In earlier times Caesar could originally have been a praenomen. The suffix –ar is highly unusual for Latin, but is a common suffix in the Sabine Oscan language, spoken in Southern Italy up to the 1st century AD. The etymology of the name Caesar is still unknown and was subject to many interpretations even in antiquity. Julius Caesar himself may have propagated the derivation from the elephant, an animal that was said to have been called caesai in the "Moorish", i.e. probably Punic language, thereby following the claims of his family that they inherited the cognomen from an ancestor, who had received the name after killing an elephant (presumably a war elephant), possibly during the first Punic War (264–241 BC). Since the Gauls came to know the elephant through the Punic commander Hannibal, it is possible that the animal was also known under the name caesar or caesai in Gaul. Caesar used the animal during his conquest of Gaul and probably of Britain, which is further supported by the inclusion of forty elephants on the first day of Caesar's Gallic triumph in Rome. Caesar displayed an elephant above the name CAESAR on his first denarius, which he probably had minted while still in Gallia Cisalpina. Apart from using the elephant as a claim for extraordinary political power in Rome, the coin is an unmasked allusion to this etymology of the name and directly identifies Caesar with the elephant, because the animal treads a Gallic serpent-horn, the carnyx, as a symbolic depiction of Caesar's own victory.

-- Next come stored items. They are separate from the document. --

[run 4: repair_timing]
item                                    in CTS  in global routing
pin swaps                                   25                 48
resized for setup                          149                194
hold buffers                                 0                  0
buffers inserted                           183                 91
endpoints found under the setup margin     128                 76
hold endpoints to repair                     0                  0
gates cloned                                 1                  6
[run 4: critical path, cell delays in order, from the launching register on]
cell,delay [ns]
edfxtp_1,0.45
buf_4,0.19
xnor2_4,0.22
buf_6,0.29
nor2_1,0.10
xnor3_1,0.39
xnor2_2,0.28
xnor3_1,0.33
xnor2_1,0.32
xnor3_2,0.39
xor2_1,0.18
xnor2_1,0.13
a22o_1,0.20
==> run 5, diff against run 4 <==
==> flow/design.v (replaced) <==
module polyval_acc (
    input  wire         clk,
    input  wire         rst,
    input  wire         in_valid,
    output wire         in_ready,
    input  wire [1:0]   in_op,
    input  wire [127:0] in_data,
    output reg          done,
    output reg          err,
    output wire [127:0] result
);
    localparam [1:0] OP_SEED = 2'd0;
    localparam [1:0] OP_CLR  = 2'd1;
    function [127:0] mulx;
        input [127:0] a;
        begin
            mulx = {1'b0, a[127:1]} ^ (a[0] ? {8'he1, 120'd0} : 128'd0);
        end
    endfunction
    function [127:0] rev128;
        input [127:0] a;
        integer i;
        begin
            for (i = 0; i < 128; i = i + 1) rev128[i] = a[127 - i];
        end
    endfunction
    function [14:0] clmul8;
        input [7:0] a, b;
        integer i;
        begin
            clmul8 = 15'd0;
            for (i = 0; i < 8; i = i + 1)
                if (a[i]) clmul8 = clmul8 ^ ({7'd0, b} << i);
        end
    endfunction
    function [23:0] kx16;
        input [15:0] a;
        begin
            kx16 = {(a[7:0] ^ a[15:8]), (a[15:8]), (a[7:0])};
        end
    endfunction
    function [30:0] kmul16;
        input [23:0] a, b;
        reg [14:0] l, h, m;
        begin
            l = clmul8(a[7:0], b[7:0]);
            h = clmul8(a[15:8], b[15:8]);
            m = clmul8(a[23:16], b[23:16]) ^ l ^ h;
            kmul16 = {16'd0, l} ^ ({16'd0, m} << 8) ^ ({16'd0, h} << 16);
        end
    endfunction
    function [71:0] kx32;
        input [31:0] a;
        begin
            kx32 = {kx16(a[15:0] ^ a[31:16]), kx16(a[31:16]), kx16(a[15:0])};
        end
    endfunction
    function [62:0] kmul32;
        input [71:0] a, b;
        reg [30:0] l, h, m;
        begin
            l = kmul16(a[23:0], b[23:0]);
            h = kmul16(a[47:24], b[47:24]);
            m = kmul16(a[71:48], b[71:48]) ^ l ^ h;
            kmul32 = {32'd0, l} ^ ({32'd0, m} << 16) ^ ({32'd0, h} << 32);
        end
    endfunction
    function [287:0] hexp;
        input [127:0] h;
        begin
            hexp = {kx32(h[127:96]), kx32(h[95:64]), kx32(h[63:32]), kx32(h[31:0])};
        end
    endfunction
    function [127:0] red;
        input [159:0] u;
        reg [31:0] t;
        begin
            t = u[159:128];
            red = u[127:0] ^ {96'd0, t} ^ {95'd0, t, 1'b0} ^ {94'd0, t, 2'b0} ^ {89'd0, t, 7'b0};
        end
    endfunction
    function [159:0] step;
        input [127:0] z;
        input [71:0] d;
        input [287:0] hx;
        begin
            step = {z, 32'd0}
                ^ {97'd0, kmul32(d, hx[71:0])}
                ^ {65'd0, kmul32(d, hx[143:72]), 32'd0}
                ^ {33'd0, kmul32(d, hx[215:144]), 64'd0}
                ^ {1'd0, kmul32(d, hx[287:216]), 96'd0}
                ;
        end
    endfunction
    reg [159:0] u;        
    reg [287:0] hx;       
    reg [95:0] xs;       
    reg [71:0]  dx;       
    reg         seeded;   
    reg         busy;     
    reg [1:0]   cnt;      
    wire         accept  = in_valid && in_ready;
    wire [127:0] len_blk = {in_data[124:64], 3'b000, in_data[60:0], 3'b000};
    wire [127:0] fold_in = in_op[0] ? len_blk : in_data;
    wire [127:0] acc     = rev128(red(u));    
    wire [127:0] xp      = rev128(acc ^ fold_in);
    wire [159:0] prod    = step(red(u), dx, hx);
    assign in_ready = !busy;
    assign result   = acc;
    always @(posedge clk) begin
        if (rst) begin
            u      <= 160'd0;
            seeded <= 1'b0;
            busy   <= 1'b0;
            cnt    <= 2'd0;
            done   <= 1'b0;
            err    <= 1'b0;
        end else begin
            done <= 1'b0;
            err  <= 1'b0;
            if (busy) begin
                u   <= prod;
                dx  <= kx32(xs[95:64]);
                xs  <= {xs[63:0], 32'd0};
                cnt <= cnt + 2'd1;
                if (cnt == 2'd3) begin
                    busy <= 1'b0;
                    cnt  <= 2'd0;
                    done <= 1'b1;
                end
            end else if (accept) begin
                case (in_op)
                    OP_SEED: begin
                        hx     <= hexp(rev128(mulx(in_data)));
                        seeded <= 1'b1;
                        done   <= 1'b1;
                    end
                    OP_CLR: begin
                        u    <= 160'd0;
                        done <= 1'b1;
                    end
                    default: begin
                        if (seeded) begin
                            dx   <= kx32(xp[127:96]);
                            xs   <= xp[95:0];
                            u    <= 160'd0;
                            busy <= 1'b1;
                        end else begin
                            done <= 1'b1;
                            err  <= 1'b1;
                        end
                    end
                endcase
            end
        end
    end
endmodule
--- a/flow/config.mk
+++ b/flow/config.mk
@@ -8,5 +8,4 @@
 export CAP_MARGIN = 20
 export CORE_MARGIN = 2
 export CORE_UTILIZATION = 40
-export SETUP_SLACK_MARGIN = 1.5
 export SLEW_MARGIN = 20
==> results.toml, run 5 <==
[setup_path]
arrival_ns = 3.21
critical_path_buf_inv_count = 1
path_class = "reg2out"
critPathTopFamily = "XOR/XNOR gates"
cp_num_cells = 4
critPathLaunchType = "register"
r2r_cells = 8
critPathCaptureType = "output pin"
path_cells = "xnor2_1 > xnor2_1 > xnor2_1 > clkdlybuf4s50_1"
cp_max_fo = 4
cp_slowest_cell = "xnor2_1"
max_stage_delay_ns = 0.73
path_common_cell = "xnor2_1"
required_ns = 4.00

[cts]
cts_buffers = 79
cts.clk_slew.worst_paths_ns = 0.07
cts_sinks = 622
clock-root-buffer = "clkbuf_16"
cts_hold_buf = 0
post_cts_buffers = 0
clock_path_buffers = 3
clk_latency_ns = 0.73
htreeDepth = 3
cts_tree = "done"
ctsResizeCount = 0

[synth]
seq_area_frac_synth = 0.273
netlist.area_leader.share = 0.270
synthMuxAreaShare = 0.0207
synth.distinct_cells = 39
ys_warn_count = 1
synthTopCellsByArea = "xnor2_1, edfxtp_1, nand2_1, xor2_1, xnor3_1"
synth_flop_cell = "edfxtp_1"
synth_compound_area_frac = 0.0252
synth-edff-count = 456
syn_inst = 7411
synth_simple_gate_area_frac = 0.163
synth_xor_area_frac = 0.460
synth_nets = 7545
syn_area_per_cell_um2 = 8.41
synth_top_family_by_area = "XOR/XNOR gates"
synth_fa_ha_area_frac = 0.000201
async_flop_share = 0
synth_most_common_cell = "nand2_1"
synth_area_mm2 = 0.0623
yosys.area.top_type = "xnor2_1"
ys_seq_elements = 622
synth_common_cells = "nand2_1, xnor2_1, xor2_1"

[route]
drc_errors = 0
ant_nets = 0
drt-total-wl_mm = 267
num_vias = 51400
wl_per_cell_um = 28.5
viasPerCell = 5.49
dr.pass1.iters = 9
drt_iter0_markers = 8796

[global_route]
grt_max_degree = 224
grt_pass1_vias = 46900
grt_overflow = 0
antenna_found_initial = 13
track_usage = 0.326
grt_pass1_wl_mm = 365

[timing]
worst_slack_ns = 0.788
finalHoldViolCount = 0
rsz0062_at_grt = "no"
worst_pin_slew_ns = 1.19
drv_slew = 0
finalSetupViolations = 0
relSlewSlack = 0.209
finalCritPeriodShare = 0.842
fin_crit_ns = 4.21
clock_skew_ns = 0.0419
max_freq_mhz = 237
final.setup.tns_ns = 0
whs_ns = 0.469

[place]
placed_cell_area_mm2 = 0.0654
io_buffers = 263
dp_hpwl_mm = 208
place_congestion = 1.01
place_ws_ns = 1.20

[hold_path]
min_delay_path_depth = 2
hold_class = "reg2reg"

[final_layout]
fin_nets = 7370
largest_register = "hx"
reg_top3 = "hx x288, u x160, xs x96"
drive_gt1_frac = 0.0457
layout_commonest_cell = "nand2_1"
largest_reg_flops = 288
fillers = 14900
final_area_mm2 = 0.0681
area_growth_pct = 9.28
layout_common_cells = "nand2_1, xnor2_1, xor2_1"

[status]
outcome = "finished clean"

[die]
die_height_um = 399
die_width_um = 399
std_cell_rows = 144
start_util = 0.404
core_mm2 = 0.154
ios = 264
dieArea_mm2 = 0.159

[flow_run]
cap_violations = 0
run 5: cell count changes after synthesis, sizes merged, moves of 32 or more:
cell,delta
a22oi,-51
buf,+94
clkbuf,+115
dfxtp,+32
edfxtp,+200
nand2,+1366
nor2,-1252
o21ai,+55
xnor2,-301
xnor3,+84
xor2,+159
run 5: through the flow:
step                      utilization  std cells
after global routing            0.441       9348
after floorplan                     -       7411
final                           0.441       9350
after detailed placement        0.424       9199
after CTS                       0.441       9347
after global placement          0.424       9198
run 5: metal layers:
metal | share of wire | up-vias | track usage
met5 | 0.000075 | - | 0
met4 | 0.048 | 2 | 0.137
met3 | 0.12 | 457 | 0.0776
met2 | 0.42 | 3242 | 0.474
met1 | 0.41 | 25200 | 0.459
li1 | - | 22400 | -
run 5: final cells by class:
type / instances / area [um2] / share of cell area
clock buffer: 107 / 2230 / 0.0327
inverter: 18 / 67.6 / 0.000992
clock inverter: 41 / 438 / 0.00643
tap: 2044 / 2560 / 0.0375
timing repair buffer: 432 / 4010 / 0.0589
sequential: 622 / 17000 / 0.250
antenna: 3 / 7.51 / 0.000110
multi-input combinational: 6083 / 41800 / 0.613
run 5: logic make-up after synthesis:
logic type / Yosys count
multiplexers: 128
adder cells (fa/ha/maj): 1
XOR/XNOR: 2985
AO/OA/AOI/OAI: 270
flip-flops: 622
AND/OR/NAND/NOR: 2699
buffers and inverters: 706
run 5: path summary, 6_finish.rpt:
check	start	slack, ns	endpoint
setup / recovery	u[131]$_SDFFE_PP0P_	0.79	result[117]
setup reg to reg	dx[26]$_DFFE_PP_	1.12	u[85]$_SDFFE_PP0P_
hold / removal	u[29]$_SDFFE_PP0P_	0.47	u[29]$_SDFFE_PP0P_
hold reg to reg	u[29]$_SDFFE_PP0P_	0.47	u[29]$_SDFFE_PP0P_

Several other interpretations were propagated in antiquity, all of which remain highly doubtful:
- a caesiis oculis ("because of blue-grey eyes"): Caesar's eyes were black, but since the despotic dictator Sulla had blue eyes, this interpretation might have been created as part of the anti-Caesarian propaganda in order to present Caesar as a tyrant.
- a caesaries ("long, flowing, luxuriant hair"): Since Caesar was balding, this interpretation might have been part of the anti-Caesarian mockery, or perhaps an ironic nickname given in jest.
- a caeso matris utero ("because cut from [his] mother's womb"): Caesar himself could not have been born this way, because in the pre-modern era Caesarean sections were always fatal for the mother, or were performed on women who had already died, whereas his mother (Aurelia) lived into her 60's. In theory this might go back to an unknown Julian ancestor who was born in this way. On the other hand, it could also have been part of the anti-Caesarian propaganda, because in the eyes of the Republicans Caesar had defiled the Roman "motherland", which was also reported for one of Caesar's dreams, in which he committed incest with his mother, i.e. the earth.

Another interpretation of Caesar deriving from the verb caedere ("to cut") could theoretically have originated in the argument of the Julians for receiving a sodality of the Lupercalia, the luperci Iulii (or Iuliani). The praenomen Kaeso (or Caeso) was best known from the Quinctii and the Fabii, possibly derived from their ritual duty of striking with the goat-skin (februis caedere) at the luperci Quinctiales and the luperci Fabiani respectively, the Julians would then have argued that the name Caesar was identical to the Quinctian and Fabian Kaeso. The identification of the cognomina Kaeso and Caesar was indeed supposed by Pliny, but is—according to Alföldi (1975)—unwarranted.